EXERCISE OBJECTIVE:
Whenever a line in the data contains "pslverr", show that line.

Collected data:

┌──

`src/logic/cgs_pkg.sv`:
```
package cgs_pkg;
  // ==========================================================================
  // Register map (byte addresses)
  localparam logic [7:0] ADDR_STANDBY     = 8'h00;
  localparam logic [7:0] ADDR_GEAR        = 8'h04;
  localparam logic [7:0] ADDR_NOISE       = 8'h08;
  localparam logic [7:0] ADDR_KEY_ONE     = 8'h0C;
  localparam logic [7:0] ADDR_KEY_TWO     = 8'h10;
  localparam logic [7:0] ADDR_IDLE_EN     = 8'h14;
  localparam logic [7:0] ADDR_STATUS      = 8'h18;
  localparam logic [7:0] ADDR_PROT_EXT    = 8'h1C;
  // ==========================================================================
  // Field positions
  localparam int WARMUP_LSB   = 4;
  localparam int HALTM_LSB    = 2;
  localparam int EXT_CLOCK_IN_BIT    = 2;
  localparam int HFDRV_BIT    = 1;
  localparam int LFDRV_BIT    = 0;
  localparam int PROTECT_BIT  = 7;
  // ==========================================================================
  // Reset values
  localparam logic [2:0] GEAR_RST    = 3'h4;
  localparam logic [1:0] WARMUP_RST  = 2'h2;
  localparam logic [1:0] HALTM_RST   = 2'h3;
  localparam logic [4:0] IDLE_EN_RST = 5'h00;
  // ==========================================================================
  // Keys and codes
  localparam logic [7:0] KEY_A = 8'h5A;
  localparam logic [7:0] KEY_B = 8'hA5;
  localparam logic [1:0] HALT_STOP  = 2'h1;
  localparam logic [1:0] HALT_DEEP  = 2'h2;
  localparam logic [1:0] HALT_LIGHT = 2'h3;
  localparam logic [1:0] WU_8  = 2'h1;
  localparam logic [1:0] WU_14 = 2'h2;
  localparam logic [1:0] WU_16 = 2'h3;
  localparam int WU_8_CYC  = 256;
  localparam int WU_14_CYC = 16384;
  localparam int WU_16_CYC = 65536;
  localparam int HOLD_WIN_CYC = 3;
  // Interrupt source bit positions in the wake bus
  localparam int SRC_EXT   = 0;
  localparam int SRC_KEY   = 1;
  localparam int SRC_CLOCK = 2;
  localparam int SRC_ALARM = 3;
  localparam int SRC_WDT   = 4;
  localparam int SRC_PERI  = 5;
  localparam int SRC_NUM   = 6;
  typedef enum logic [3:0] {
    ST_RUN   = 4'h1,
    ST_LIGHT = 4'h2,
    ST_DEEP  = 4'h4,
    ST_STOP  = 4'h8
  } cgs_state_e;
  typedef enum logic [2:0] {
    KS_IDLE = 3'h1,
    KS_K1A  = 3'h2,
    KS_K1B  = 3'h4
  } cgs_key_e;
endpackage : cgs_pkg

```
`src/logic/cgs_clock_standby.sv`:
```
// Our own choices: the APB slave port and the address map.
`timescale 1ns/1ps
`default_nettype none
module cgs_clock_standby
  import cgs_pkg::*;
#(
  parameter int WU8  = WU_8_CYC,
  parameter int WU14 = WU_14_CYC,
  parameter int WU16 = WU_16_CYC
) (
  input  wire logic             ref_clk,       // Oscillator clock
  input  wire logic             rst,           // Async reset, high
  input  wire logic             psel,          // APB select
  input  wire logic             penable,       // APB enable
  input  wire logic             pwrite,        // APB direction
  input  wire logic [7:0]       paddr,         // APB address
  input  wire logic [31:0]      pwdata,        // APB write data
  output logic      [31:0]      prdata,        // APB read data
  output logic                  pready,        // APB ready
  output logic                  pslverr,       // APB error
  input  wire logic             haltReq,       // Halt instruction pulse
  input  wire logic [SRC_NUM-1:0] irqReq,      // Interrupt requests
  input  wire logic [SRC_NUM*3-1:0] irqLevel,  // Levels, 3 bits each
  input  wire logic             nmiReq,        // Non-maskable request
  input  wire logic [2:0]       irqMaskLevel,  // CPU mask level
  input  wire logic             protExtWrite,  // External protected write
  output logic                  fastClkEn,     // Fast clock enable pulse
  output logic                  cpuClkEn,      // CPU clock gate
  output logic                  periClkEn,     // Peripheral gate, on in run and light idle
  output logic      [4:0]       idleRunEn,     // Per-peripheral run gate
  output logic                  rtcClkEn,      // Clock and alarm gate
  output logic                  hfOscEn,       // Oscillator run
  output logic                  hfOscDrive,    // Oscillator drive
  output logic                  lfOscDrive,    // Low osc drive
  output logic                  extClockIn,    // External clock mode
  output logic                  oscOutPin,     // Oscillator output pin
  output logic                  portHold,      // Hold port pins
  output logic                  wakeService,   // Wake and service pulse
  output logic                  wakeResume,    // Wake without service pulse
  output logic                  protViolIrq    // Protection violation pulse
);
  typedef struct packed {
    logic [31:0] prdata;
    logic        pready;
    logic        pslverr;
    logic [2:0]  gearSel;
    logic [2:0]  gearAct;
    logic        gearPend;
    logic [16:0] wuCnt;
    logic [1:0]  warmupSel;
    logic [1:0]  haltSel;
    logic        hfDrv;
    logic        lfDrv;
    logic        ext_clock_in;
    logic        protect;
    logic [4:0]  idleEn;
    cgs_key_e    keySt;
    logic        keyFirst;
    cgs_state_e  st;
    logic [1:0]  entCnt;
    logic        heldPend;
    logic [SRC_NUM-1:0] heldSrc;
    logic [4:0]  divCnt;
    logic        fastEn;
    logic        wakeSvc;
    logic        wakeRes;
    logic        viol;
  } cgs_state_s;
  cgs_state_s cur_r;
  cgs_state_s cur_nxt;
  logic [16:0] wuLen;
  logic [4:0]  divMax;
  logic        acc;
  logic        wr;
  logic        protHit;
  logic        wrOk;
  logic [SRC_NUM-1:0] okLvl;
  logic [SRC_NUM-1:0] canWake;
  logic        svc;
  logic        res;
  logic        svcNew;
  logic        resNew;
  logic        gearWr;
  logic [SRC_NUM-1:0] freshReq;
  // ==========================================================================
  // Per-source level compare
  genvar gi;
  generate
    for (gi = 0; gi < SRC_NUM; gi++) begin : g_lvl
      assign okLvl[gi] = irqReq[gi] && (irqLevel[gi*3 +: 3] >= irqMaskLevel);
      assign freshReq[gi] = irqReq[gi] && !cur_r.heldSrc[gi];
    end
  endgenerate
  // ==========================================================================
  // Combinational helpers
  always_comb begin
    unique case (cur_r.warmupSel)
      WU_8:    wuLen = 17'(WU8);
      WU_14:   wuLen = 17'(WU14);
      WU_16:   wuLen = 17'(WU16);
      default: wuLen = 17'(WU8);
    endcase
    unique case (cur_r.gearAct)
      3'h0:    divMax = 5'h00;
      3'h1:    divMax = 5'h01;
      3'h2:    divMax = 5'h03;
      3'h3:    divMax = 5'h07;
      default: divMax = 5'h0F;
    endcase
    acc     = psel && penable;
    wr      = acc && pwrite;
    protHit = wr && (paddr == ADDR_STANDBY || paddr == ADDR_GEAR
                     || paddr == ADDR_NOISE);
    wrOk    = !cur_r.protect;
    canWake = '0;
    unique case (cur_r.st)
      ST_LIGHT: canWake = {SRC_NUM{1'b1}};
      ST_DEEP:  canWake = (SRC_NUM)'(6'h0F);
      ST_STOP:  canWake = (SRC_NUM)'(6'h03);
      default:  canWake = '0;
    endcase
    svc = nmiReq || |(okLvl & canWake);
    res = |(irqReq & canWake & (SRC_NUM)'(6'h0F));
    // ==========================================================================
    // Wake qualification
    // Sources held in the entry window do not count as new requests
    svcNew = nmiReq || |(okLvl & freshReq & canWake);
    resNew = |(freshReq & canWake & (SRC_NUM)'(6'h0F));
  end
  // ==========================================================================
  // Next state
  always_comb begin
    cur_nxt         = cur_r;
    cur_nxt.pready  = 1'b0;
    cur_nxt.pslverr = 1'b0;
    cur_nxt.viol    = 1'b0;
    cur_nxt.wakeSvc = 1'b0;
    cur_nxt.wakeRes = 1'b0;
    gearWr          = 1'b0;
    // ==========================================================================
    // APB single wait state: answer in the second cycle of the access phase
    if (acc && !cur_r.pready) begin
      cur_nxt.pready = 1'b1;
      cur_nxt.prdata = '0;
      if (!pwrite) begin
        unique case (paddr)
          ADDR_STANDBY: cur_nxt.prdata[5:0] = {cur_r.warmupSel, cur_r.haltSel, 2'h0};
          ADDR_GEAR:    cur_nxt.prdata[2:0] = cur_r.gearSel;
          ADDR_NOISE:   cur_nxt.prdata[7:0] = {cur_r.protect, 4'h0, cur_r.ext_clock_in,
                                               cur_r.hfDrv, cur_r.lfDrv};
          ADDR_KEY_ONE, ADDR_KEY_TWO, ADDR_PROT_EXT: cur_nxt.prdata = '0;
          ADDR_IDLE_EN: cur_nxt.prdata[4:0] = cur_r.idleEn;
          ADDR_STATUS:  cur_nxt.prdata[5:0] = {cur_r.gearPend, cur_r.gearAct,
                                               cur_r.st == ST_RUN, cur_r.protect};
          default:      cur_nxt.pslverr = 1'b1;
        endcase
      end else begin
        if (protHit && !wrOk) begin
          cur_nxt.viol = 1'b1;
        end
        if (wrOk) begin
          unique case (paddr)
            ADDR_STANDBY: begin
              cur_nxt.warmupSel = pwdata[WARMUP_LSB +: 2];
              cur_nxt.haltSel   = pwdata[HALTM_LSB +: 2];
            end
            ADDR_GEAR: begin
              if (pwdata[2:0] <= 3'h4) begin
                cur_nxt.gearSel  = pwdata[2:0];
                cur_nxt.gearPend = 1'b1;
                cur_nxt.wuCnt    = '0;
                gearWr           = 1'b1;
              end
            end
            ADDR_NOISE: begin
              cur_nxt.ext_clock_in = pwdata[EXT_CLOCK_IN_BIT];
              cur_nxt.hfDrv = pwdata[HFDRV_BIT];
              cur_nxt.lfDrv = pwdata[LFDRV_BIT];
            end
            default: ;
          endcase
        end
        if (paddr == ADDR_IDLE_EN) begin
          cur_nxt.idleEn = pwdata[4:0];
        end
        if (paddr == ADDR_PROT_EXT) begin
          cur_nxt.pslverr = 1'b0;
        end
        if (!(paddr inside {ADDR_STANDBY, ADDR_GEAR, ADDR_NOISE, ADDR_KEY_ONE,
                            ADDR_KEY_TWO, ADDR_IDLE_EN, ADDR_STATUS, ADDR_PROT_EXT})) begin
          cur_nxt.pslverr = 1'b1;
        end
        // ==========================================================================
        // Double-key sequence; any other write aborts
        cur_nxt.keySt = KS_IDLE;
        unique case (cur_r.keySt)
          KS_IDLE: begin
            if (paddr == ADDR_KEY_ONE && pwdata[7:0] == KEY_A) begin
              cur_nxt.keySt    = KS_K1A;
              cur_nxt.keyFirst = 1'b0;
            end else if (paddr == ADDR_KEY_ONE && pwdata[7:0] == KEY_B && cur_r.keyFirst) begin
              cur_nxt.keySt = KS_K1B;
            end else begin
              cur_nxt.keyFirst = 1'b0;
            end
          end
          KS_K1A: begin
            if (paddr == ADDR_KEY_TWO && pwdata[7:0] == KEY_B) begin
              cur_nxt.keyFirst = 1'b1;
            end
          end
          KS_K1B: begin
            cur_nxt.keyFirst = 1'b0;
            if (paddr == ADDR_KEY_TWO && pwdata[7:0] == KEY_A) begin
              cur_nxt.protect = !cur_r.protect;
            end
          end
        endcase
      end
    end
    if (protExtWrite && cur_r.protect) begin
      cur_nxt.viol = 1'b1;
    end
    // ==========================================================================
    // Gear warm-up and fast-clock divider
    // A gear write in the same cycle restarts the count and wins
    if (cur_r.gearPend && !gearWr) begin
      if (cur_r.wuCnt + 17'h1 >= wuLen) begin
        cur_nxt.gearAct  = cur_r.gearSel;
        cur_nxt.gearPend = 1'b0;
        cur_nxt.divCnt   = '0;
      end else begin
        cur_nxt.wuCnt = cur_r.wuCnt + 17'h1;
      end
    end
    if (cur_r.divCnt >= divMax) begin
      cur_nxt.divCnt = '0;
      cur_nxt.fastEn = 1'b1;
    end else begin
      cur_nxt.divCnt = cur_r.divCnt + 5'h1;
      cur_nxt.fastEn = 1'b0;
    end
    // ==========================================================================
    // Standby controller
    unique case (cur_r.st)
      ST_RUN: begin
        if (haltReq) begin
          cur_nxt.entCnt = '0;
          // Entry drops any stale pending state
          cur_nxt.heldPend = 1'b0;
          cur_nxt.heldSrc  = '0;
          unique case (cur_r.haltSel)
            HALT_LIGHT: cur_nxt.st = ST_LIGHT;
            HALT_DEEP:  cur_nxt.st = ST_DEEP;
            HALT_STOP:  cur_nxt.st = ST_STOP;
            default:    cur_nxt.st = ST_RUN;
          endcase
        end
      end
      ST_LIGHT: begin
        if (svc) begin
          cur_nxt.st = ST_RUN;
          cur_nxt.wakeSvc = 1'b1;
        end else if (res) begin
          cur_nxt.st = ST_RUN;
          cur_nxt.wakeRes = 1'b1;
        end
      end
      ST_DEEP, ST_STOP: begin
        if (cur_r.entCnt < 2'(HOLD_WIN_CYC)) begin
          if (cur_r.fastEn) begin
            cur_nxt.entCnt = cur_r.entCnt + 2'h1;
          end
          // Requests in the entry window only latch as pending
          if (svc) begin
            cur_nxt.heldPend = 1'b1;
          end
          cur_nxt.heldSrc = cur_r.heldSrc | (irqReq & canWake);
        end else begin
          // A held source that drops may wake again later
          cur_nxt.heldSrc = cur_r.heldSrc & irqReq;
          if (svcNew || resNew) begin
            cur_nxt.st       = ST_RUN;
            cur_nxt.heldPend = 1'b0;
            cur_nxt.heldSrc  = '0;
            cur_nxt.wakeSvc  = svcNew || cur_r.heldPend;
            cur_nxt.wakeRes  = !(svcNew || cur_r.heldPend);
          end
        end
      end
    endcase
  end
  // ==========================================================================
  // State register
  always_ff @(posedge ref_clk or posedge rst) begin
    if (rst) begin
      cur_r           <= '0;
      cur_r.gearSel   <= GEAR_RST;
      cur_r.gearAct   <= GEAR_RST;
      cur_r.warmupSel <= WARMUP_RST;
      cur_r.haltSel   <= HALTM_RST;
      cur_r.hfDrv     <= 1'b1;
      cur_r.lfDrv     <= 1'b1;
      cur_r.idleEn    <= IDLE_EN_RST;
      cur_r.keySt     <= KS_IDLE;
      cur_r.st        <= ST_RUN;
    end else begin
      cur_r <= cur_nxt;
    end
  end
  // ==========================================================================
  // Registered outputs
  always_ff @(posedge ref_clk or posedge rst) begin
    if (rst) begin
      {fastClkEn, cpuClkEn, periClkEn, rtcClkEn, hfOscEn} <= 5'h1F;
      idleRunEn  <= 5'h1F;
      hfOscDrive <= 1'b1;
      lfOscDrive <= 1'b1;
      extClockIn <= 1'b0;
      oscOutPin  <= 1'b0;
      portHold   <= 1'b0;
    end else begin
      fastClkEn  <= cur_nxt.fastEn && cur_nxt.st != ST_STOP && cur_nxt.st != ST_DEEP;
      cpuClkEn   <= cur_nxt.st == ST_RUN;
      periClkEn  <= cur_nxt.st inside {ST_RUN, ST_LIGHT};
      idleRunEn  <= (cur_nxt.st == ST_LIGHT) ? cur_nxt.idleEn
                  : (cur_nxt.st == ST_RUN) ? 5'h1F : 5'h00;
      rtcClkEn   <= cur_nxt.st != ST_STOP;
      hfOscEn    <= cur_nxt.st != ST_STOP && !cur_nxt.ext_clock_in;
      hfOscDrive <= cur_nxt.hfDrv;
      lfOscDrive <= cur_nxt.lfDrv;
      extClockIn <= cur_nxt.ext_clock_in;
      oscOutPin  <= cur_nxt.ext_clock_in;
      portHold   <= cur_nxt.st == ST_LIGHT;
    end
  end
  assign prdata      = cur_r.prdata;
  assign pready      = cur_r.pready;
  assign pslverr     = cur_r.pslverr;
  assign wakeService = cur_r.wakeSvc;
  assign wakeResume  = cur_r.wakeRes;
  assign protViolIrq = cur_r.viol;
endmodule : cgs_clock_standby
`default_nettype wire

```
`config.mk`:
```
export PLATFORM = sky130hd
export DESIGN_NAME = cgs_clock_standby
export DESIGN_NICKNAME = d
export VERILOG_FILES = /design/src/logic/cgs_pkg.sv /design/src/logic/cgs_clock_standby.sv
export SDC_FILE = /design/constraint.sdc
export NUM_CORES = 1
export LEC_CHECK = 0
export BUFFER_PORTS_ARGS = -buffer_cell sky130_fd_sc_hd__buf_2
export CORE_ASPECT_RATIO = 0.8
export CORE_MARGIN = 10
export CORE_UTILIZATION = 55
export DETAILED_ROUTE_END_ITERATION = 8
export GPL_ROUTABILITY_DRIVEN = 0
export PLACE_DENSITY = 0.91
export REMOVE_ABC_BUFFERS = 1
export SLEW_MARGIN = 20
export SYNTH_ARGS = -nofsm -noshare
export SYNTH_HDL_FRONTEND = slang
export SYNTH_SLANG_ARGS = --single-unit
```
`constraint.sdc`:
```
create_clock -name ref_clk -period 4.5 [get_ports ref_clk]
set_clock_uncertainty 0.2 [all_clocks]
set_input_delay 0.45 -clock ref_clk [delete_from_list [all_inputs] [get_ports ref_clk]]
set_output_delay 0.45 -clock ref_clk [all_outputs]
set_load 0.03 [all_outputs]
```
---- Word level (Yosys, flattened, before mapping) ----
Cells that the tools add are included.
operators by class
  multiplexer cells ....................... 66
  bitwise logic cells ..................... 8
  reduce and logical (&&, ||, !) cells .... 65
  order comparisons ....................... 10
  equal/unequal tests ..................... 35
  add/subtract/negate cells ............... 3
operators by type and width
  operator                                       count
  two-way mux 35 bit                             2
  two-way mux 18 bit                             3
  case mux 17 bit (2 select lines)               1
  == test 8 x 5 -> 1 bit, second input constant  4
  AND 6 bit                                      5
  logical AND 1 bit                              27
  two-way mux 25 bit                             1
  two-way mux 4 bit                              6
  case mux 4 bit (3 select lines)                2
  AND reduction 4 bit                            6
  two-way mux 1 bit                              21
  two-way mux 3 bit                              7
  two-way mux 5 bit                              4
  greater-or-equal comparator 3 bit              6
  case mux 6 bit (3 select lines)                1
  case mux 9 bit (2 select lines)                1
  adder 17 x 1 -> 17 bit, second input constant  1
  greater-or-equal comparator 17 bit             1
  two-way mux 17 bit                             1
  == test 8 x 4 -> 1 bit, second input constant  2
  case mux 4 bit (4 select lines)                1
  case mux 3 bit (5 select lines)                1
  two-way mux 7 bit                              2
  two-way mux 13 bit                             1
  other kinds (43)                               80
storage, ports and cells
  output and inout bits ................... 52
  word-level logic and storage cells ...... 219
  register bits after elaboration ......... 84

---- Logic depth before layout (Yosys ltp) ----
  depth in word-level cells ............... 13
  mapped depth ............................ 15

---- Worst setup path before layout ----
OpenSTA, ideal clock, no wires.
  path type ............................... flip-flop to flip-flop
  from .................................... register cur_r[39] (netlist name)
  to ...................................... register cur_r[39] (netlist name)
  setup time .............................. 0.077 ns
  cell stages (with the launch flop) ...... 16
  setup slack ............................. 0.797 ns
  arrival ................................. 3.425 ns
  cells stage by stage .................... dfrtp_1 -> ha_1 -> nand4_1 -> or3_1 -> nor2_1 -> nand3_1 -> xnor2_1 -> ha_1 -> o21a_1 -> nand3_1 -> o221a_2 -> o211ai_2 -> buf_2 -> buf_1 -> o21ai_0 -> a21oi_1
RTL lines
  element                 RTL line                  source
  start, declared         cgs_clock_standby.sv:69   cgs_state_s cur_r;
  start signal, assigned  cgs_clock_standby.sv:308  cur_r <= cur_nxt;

└──

EXERCISE RESULT:
  output logic                  pslverr,       // APB error
    logic        pslverr;
    cur_nxt.pslverr = 1'b0;
          default:      cur_nxt.pslverr = 1'b1;
          cur_nxt.pslverr = 1'b0;
          cur_nxt.pslverr = 1'b1;
  assign pslverr     = cur_r.pslverr;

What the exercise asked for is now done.